Attenuation of microvascular reperfusion injury in rat pancreas transplantation by L-arginine.

Abstract

Despite improving results, exocrine complications remain a major challenge in clinical pancreas transplantation. The etiology of posttransplantation pancreatitis relates almost certainly to cold ischemia/reperfusion-induced microvascular injury with an imbalance of vasoconstricting and vasodilating mediators due to endothelial dysfunction. We therefore studied the effectiveness of a nitric oxide donor on postischemic microvascular reperfusion injury after pancreas transplantation. Heterotopic isogeneic pancreaticoduodenal transplantation was performed in spontaneously breathing, chloralhydrate-anesthetized Sprague Dawley rats after 16 hr (n=5) of cold storage of the graft in 4 degrees C histidine-tryptophane-ketoglutarate solution. An additional five animals received L-arginine immediately before (50 mg/kg i.v.) and during the first 30 min of reperfusion (100 mg/kg i.v.). Five animals that did not undergo transplantation served as controls. Intravital fluorescence microscopy was used for analysis of functional capillary density, capillary diameters, and capillary red blood cell velocity in exocrine pancreatic tissue during 120 min of reperfusion. Histology served for quantitative assessment of inflammatory response (leukocytic tissue infiltration) and endothelial disintegration (edema formation). In L-arginine-treated animals, functional capillary density of exocrine tissue of pancreatic grafts was found slightly higher after 30 and 60 min, and significantly higher after 120 min of postischemic reperfusion compared with untreated pancreatic grafts. This was accompanied by a significant increase of capillary diameters.

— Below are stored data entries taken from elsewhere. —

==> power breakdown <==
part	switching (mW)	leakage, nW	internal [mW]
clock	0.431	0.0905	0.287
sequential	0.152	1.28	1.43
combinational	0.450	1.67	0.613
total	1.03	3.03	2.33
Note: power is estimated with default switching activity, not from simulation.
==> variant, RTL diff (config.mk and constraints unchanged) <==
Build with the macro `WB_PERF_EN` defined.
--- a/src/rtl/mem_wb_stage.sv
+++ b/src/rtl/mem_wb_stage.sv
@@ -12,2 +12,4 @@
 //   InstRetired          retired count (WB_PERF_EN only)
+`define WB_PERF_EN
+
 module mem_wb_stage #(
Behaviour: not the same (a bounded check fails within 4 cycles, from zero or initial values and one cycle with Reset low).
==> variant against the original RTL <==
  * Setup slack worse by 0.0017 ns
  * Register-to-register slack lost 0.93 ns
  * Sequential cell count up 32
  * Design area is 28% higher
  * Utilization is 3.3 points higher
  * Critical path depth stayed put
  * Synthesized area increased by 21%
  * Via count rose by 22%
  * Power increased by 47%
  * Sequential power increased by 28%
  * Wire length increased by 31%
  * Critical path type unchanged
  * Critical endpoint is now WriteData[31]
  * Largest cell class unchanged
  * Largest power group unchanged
[src/flat_wrapper.sv]
// flat-port wrapper written by rule: the top's interface ports become plain ports
module alu_issue_ctrl_flat import alu_issue_ctrl_pkg::*;
  (clk, reset, bus_req_valid, bus_req_func, bus_req_a, bus_req_b, bus_req_shamt, bus_alu_result, bus_alu_cout, bus_alu_overflow, bus_rsp_ready, bus_req_ready, bus_alu_a, bus_alu_b, bus_alu_cin, bus_alu_ainvert, bus_alu_bnegate, bus_alu_op, bus_rsp_valid, bus_rsp_result, bus_rsp_zero, bus_rsp_overflow, bus_rsp_cout, bus_rsp_err);
  alu_issue_ctrl_if bus_i ();
  input logic clk;
  input logic reset;
  input wire logic [$bits(bus_i.req_valid)-1:0] bus_req_valid;
  input wire logic [$bits(bus_i.req_func)-1:0] bus_req_func;
  input wire logic [$bits(bus_i.req_a)-1:0] bus_req_a;
  input wire logic [$bits(bus_i.req_b)-1:0] bus_req_b;
  input wire logic [$bits(bus_i.req_shamt)-1:0] bus_req_shamt;
  input wire logic [$bits(bus_i.alu_result)-1:0] bus_alu_result;
  input wire logic [$bits(bus_i.alu_cout)-1:0] bus_alu_cout;
  input wire logic [$bits(bus_i.alu_overflow)-1:0] bus_alu_overflow;
  input wire logic [$bits(bus_i.rsp_ready)-1:0] bus_rsp_ready;
  output wire logic [$bits(bus_i.req_ready)-1:0] bus_req_ready;
  output wire logic [$bits(bus_i.alu_a)-1:0] bus_alu_a;
  output wire logic [$bits(bus_i.alu_b)-1:0] bus_alu_b;
  output wire logic [$bits(bus_i.alu_cin)-1:0] bus_alu_cin;
  output wire logic [$bits(bus_i.alu_ainvert)-1:0] bus_alu_ainvert;
  output wire logic [$bits(bus_i.alu_bnegate)-1:0] bus_alu_bnegate;
  output wire logic [$bits(bus_i.alu_op)-1:0] bus_alu_op;
  output wire logic [$bits(bus_i.rsp_valid)-1:0] bus_rsp_valid;
  output wire logic [$bits(bus_i.rsp_result)-1:0] bus_rsp_result;
  output wire logic [$bits(bus_i.rsp_zero)-1:0] bus_rsp_zero;
  output wire logic [$bits(bus_i.rsp_overflow)-1:0] bus_rsp_overflow;
  output wire logic [$bits(bus_i.rsp_cout)-1:0] bus_rsp_cout;
  output wire logic [$bits(bus_i.rsp_err)-1:0] bus_rsp_err;
  assign bus_i.req_valid = bus_req_valid;
  assign bus_i.req_func = bus_req_func;
  assign bus_i.req_a = bus_req_a;
  assign bus_i.req_b = bus_req_b;
  assign bus_i.req_shamt = bus_req_shamt;
  assign bus_i.alu_result = bus_alu_result;
  assign bus_i.alu_cout = bus_alu_cout;
  assign bus_i.alu_overflow = bus_alu_overflow;
  assign bus_i.rsp_ready = bus_rsp_ready;
  assign bus_req_ready = bus_i.req_ready;
  assign bus_alu_a = bus_i.alu_a;
  assign bus_alu_b = bus_i.alu_b;
  assign bus_alu_cin = bus_i.alu_cin;
  assign bus_alu_ainvert = bus_i.alu_ainvert;
  assign bus_alu_bnegate = bus_i.alu_bnegate;
  assign bus_alu_op = bus_i.alu_op;
  assign bus_rsp_valid = bus_i.rsp_valid;
  assign bus_rsp_result = bus_i.rsp_result;
  assign bus_rsp_zero = bus_i.rsp_zero;
  assign bus_rsp_overflow = bus_i.rsp_overflow;
  assign bus_rsp_cout = bus_i.rsp_cout;
  assign bus_rsp_err = bus_i.rsp_err;
  alu_issue_ctrl u_core (.clk(clk), .reset(reset), .bus(bus_i));
endmodule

In parallel, pancreatic histology revealed significant attenuation of both leukocytic tissue infiltration and edema formation in the L-arginine-treated animals when compared with the nontreated controls. Besides reduction of leukocyte-dependent microvascular injury, L-arginine improves postischemic microvascular reperfusion, supposedly by capillary dilatation. Thus, our results suggest that supplement of nitric oxide during reperfusion is effective in attenuating exocrine microvascular reperfusion injury.